RECORDS SHOWN
•••••

**flow/config.mk**
```make
export PLATFORM = sky130hd
export DESIGN_NAME = Digital_Equalizer
export DESIGN_NICKNAME = Digital_Equalizer
export VERILOG_FILES = /design/flow/design.v
export SDC_FILE = /design/flow/constraint.sdc
export NUM_CORES = 4
export LEC_CHECK = 1
export CORE_UTILIZATION = 30
```
**flow/constraint.sdc**
```tcl
current_design Digital_Equalizer

set clk_period 8.4
set clk_io_pct 0.2

create_clock -name clk0 -period $clk_period [get_ports {clk}]
create_clock -name clk1 -period $clk_period [get_ports {clk_for_fir}]

set non_clock_inputs [all_inputs -no_clocks]
set_input_delay [expr $clk_period * $clk_io_pct] -clock clk0 $non_clock_inputs
set_output_delay [expr $clk_period * $clk_io_pct] -clock clk0 [all_outputs]
```
**flow/design.v**
```verilog
module add_data(clk,rst_n,data_in,data_out);
	input clk;
	input rst_n;
	input signed [127:0] data_in;
	output reg signed [20:0] data_out;
	always @(posedge clk or negedge rst_n) begin
		if(~rst_n) begin
			data_out<=0;
		end
		else begin
			data_out <= data_in[15:0] + data_in[31:16] + data_in[47:32] + 
			data_in[63:48] + data_in[79:64] + data_in[95:80] + 
			data_in[111:96] + data_in[127:112];
		end
	end
endmodule
module Digital_Equalizer(
	clk,
	clk_for_fir,
	rst_n,
	fir_ready,
	in,
	gain,
	out,
	);
	input clk;
	input clk_for_fir;
	input rst_n;
	input fir_ready;
	input signed [15:0] in;
	input signed [39:0] gain;
	output signed [15:0] out;
	wire signed [239:0] tap_f1,tap_f2,tap_f3,tap_f4,tap_f5,tap_f6,tap_f7,tap_f8;
	wire signed [31:0] fir_out1,fir_out2,fir_out3,fir_out4,fir_out5,fir_out6,fir_out7,fir_out8;
	wire signed [20:0] gain_out1,gain_out2,gain_out3,gain_out4,gain_out5,gain_out6,gain_out7,gain_out8;
	assign	tap_f1=240'b000000010101001100000010000101100000010000111000000001110100111100001010101111110000110111011010000100000000001000010000110010000001000000000101000011011101111100001010110001010000011101010101000001000011110100000010000110000000000101010011;
	assign	tap_f2=240'b111111111110111011111111111011011111111111101000111111111110110111111111111111100000000000010100000000000010100000000000001100000000000000101000000000000001010011111111111111101111111111101101111111111110100011111111111011001111111111101110;
	assign	tap_f3=240'b111111110110010111111111010011101111111100011001111111110011100111111111110101000000000010111010000000011000010100000001110101100000000110000110000000001011101011111111110101001111111100111000111111110001011111111111010011011111111101100101;
	assign	tap_f4=240'b111111101111001111111110010110011111110100110110111111001110001011111110011110010000000111000100000001010001111100000110100010010000010100100000000000011100010111111110011110001111110011011111111111010011001111111110010101111111111011110011;
	assign	tap_f5=240'b000000001010101000000000000001001111110110010000111110011000101111111000101010111111111100001100000010010101001000001110011010010000100101010100111111110000101111111000101001111111100110000110111111011000110100000000000001000000000010101010;
	assign	tap_f6=240'b111111110100011100000000010101000000010000010100000000110001110011110101100011001111000010001110000001101110001000011000011100010000011011100011111100001000100011110101100001100000001100011111000001000001100100000000010101011111111101000111;
	assign	tap_f7=240'b000000001010010011111111011001111111111111010101111110111001000100010000110100001111010000001100111001111110010100101111101001011110011111100001111101000000100000010000110110011111101110001101111111111101010011111111011001100000000010100100;
	assign	tap_f8=240'b000000000000000000000000000101111111111101010010000000100110100111111010001111100000101001001000111100011010011100010000000000101111000110100111000010100100100011111010001111100000001001101001111111110101001000000000000101110000000000000000;
	fir_v2 F1 (clk_for_fir,rst_n,fir_ready,in,tap_f1,fir_out1);
	fir_v2 F2 (clk_for_fir,rst_n,fir_ready,in,tap_f2,fir_out2);
	fir_v2 F3 (clk_for_fir,rst_n,fir_ready,in,tap_f3,fir_out3);
	fir_v2 F4 (clk_for_fir,rst_n,fir_ready,in,tap_f4,fir_out4);
	fir_v2 F5 (clk_for_fir,rst_n,fir_ready,in,tap_f5,fir_out5);
	fir_v2 F6 (clk_for_fir,rst_n,fir_ready,in,tap_f6,fir_out6);
	fir_v2 F7 (clk_for_fir,rst_n,fir_ready,in,tap_f7,fir_out7);
	fir_v2 F8 (clk_for_fir,rst_n,fir_ready,in,tap_f8,fir_out8);
	slider_gain G1 (clk,rst_n,fir_out1[31:16],gain[4:0],gain_out1);
	slider_gain G2 (clk,rst_n,fir_out2[31:16],gain[9:5],gain_out2);
	slider_gain G3 (clk,rst_n,fir_out3[31:16],gain[14:10],gain_out3);
	slider_gain G4 (clk,rst_n,fir_out4[31:16],gain[19:15],gain_out4);
	slider_gain G5 (clk,rst_n,fir_out5[31:16],gain[24:20],gain_out5);
	slider_gain G6 (clk,rst_n,fir_out6[31:16],gain[29:25],gain_out6);
	slider_gain G7 (clk,rst_n,fir_out7[31:16],gain[34:30],gain_out7);
	slider_gain G8 (clk,rst_n,fir_out8[31:16],gain[39:35],gain_out8);
	add_data A (clk,rst_n,{gain_out1,gain_out2,gain_out3,gain_out4,gain_out5,gain_out6,gain_out7,gain_out8},out);
endmodule
module fir_v2(
    clk,
    rst_n,
    fir_ready,
    data_in,
    tap,
    data_out
);
    parameter k = 15;
    input clk;
    input rst_n;
    input fir_ready;
    input signed [15:0] data_in;
    input signed [239:0] tap;
    output reg signed [31:0] data_out;
    reg signed [15:0] in_buff;
    reg enable_buff, enable_fir;
    reg signed [15:0] buff [14:0];
    reg signed [15:0] mul1, mul2 ;
    reg signed [31:0] out_buff;
    reg signed [31:0] mac_buff, mac_pre;
    reg [3:0] cnt;
    integer i;
    initial begin
        cnt = 3'b000;
    end
    always @(posedge clk) begin
        if(cnt == 4'he)begin
            cnt <= 3'b000;
            enable_buff <= 1'b1;
            enable_fir <= 1'b1;
        end else begin
            cnt <= cnt + 1'b1;
            enable_buff <= 1'b0;
            enable_fir <= 1'b0;
        end
    end
    always @(posedge clk or negedge rst_n) begin
        if(~rst_n)begin
            in_buff <= 16'h0;
        end else if (fir_ready == 1'b1)begin
            in_buff <= data_in;
        end else begin
            in_buff <= 16'h0;
        end
    end
    always @(posedge clk ) begin
        if(enable_buff == 1'b1) begin
            buff [0] <= in_buff;
            for(i=1;i<k;i=i+1)begin
                buff[i] <= buff[i-1];
            end
        end else begin
            for (i = 0;i<k;i=i+1)begin
                buff[i] <= buff[i];
            end
        end
    end
    always @(cnt) begin
        if(cnt == 4'h0)begin
            mul1 = tap[239:224];
            mul2 = buff[0];
        end else if (cnt == 3'h1) begin
            mul1 = tap[223:208];
            mul2 = buff[1];
        end else if (cnt == 3'h2) begin
            mul1 = tap[207:192];
            mul2 = buff[2];
        end else if (cnt == 3'h3) begin
            mul1 = tap[191:176];
            mul2 = buff[3];
        end else if (cnt == 3'h4) begin
            mul1 = tap[175:160];
            mul2 = buff[4];
        end else if (cnt == 3'h5) begin
            mul1 = tap[159:144];
            mul2 = buff[5];
        end else if (cnt == 3'h6) begin
            mul1 = tap[143:128];
            mul2 = buff[6];
        end else if (cnt == 3'h7) begin
            mul1 = tap[127:112];
            mul2 = buff[7];
        end else if (cnt == 3'h8) begin
            mul1 = tap[111:96];
            mul2 = buff[8];
        end else if (cnt == 3'h9) begin
            mul1 = tap[95:80];
            mul2 = buff[9];
        end else if (cnt == 3'h10) begin
            mul1 = tap[79:64];
            mul2 = buff[10];
        end else if (cnt == 3'h11) begin
            mul1 = tap[63:48];
            mul2 = buff[11];
        end else if (cnt == 3'h12) begin
            mul1 = tap[47:32];
            mul2 = buff[12];
        end else if (cnt == 3'h13) begin
            mul1 = tap[31:16];
            mul2 = buff[13];
        end else if (cnt == 3'h14) begin
            mul1 = tap[15:0];
            mul2 = buff[14];
        end else begin
            mul1 = 0;
            mul2 = 0;
        end
        mac_buff = mul1*mul2 + out_buff;
    end
    always @(posedge clk) begin
        if(cnt == 3'b000)begin
            out_buff <= 0;
        end else begin
            out_buff <= mac_buff;
        end
    end
    always @(posedge clk) begin
        if(enable_fir == 1'b1)begin
            data_out <= out_buff;
        end else begin
            data_out <= data_out;
        end
    end
endmodule
module slider_gain(clk,rst_n,data_fir_in,gain,data_gain_out);
	input clk;
	input rst_n;
	input signed [15:0] data_fir_in;
	input signed [4:0] gain;
	output reg signed [20:0] data_gain_out;
	always @(posedge clk or negedge rst_n) begin
		if(~rst_n) begin
			data_gain_out <= 16'b0;
		end
		else begin
			data_gain_out <= data_fir_in * gain;
		end
	end
endmodule
```
**flow/run.sh**
```bash
#!/bin/bash
# OpenROAD 26Q1-2900-gdf79404cd8, Yosys 0.63+post, stock flow scripts
make -C /OpenROAD-flow-scripts/flow DESIGN_CONFIG=/design/flow/config.mk WORK_HOME=/design/flow/orfs finish
```
==> impl_metrics.csv <==
group,metric,value,unit
finish,instances_no_fill,18740,
synthesis,async_flop_share,11.44,%
final_timing,slew_viol_final,0,
global_routing,track_usage,15.60,%
synthesis,synthDistinctLibCells,105,
worst_setup_path,path_common_cell,"fa_1",
place,dpl_cell_area,142200,µm²
finish,layout_top_cell,"inv_1",
power,p_per_area,170.0,nW/µm²
flow_run,maxCapViolations,0,
worst_setup_path,max_stage_delay,0.55,ns
worst_setup_path,critPathTopFamily,"adder cells",
finish,stdcell_area,148800,µm²
synthesis,yosys.stat.chipArea,131000,µm²
power,p_leak,67.74,nW
worst_setup_path,worstSetupPathDepth,31,
power,combPwrFrac,39.1,%
finish,mostFrequentLayoutCells,"inv_1 (2600), fa_1 (2070), nor2_1 (1071)",
synthesis,synth_cells,12320,
power,irDropWorstVdd,1235,µV
worst_setup_path,rrSetupSlack,0.37,ns
global_routing,grt_pass1_vias,91610,
worst_setup_path,critPathCaptureType,"register",
synthesis,synth_area,131000,µm²
power,seqPwrFrac,31.9,%
detailed_routing,drt-initial-drc-count,3984,
worst_hold_path,holdCritPathClass,"register to register",
synthesis,ys_seq_share,29.58,%
cts,postCtsHoldBufs,0,
worst_setup_path,required,9.11,ns
die,rows,242,
detailed_routing,via_per_inst,4.509,
power,power.share.clock,28.9,%
die,die_h,662.9,µm
final_timing,finClkSkew,0.08448,ns
synthesis,avgSynthCellArea,10.64,µm²
final_timing,setup_viol,0,
final_timing,worst_pin_slew,0.9122,ns
cts,cts.reportedPaths.clkPinSlew,0.07,ns
final_timing,max_slew_margin,38.54,%
synthesis,edf_count,994,
place,dpl.hpwl,250600,µm
die,core_area,434500,µm²
global_routing,antenna_found_initial,34,
worst_setup_path,crit_slowest_cell,"fa_1",
die,dieWidth,662.9,µm
worst_setup_path,critPathBufInv,6,
detailed_routing,drt_first_pass_iters,8,
cts,numClockSinks,1399,
detailed_routing,routed-via-count,84480,
finish,syn2layout_area_growth,13.53,%
finish,layout-drive-gt1-share,9.124,%
worst_hold_path,min_to,"F5.buff[7][5]",
place,placed_cells,18360,
power,switching_share,35.41,%
status,outcome,"complete, no violations",
flow_run,warnings,65,
global_routing,grt_remaining_overflow,0,
worst_setup_path,startpoint_type,"register",
worst_setup_path,crit_type,"register to register",
detailed_routing,drt_wl_total,313100,µm
power,p_int,16.34,mW
worst_setup_path,worstPathArrival,8.74,ns
detailed_routing,detail-route-antenna-nets,0,
die,num_io_pins,76,
cts,cts_tree,"built",
place,io_buffers,66,
worst_setup_path,worst_r2r_endpoint,"F3.out_buff[30]",
synthesis,synth_top_flop_cell,"edfxtp_1",
worst_hold_path,hold_path_depth,0,
place,routabilityCongestion,0.9468,
power,finalPower,25.30,mW
die,die_area,439500,µm²
final_timing,hold_viol_final,0,
final_timing,holdWs,0.3969,ns
global_routing,grt_start_max_net_pins,123,
detailed_routing,wl_per_cell,16.71,µm
synthesis,ys_ff,1399,
die,initCoreUtil,30.16,%
worst_setup_path,r2r_start,"F3.cnt[0]",
synthesis,ys_cells,12320,
global_routing,grt_pass1_wl,513900,µm
power,switching_power,8.957,mW
worst_setup_path,reg2regPathDepth,31,
detailed_routing,drc,0,
worst_setup_path,crit_fanout,7,
synthesis,ys_warn_count,13,
worst_hold_path,worstHoldStart,"F5.buff[6][5]",
## kinds of logic after synthesis
family | count (synthesis) | synth area share (%)
AND-OR/OR-AND | 1449 | 7.532
flip-flops | 1399 | 29.58
adder cells (fa/ha/maj) | 3006 | 40.62
XOR/XNOR | 342 | 2.307
AND/OR/NAND/NOR | 3123 | 11.10
buffers and inverters | 2959 | 8.535
multiplexers | 43 | 0.3370
## area by class of cell
class / count / area [µm²]
repair buffers: 703 / 5670
well taps: 5734 / 7174
diodes: 35 / 87.58
clock inverters: 91 / 1015
flip-flops and latches: 1399 / 38800
fillers: 42780 / 285700
inverters: 2603 / 9771
multi-input cells: 7963 / 81840
clock buffers: 207 / 4431
## power groups by stage
stage     registers (mW)  clock network [mW]  logic (mW)
6_report            8.08                7.31        9.90
4_1_cts             8.10                7.54        10.1
5_1_grt             8.12                7.79        11.4
## worst max path at each step
stage / startpoint / end / slack [ns]
global route: F8.cnt[2] / F8.out_buff[28] / -0.02
finish: F3.cnt[0] / F3.out_buff[30] / 0.37
CTS: F4.cnt[0] / F4.out_buff[31] / 0.01
## registers in the layout (all words and copies together) (netlist names), 18 cells and up
name	flops
F7.buff	128
F2.out_buff	18
F3.buff	128
F3.out_buff	32
G4.data_gain_out	21
F2.buff	128
F8.out_buff	32
F5.out_buff	32
F5.buff	128
G6.data_gain_out	21
F6.out_buff	32
F6.buff	128
G7.data_gain_out	21
G3.data_gain_out	21
G8.data_gain_out	21
G5.data_gain_out	21
F4.buff	128
F4.out_buff	32
F8.buff	128
F7.out_buff	32
## routing by layer
metal	vias to the layer above	track usage, %	routed length (µm)	part of all wire, %
met5	-	0	105	0.034
met4	18	4.095	11480	3.7
met3	487	6.092	28880	9.2
met2	2300	23.91	142900	46
met1	41470	21.42	129700	41
li1	40200	-	-	-
## timing repair
item	in CTS	in global routing
endpoints found under the setup margin	0	63
setup buffers	0	39
gates resized	0	213
## cells in the mapped netlist (118+ instances only)
cell type	instances	area, µm²
fa_1	2080	41640
clkbuf_1	242	908.4
nand2b_1	193	1207
ha_1	926	11590
and2_1	397	2484
nand2_1	897	3367
o21ai_0	219	1096
dfxtp_1	245	4905
xnor2_1	251	2198
a21o_1	118	885.9
inv_1	2602	9767
a21oi_1	354	1772
nor2_1	1084	4069
nor3_1	138	690.7
dfrtp_1	160	4004
edfxtp_1	994	29850
## through the flow
step | setup slack, ns | setup TNS (ns) | util [%]
finish | 0.3705 | 0 | 34.24
global route | -0.02309 | -0.1360 | 34.23
CTS | 0.01237 | 0 | 33.97
detailed placement | 0.09524 | 0 | 32.72
global placement | 0.1164 | 0 | 32.72
floorplan | 0.4539 | 0 | -
Power and IR drop assume default switching activity.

•••••

TASK TO CARRY OUT
Show, from the records above, every line that includes "repair".

ANSWER BOX
repair buffers: 703 / 5670
## timing repair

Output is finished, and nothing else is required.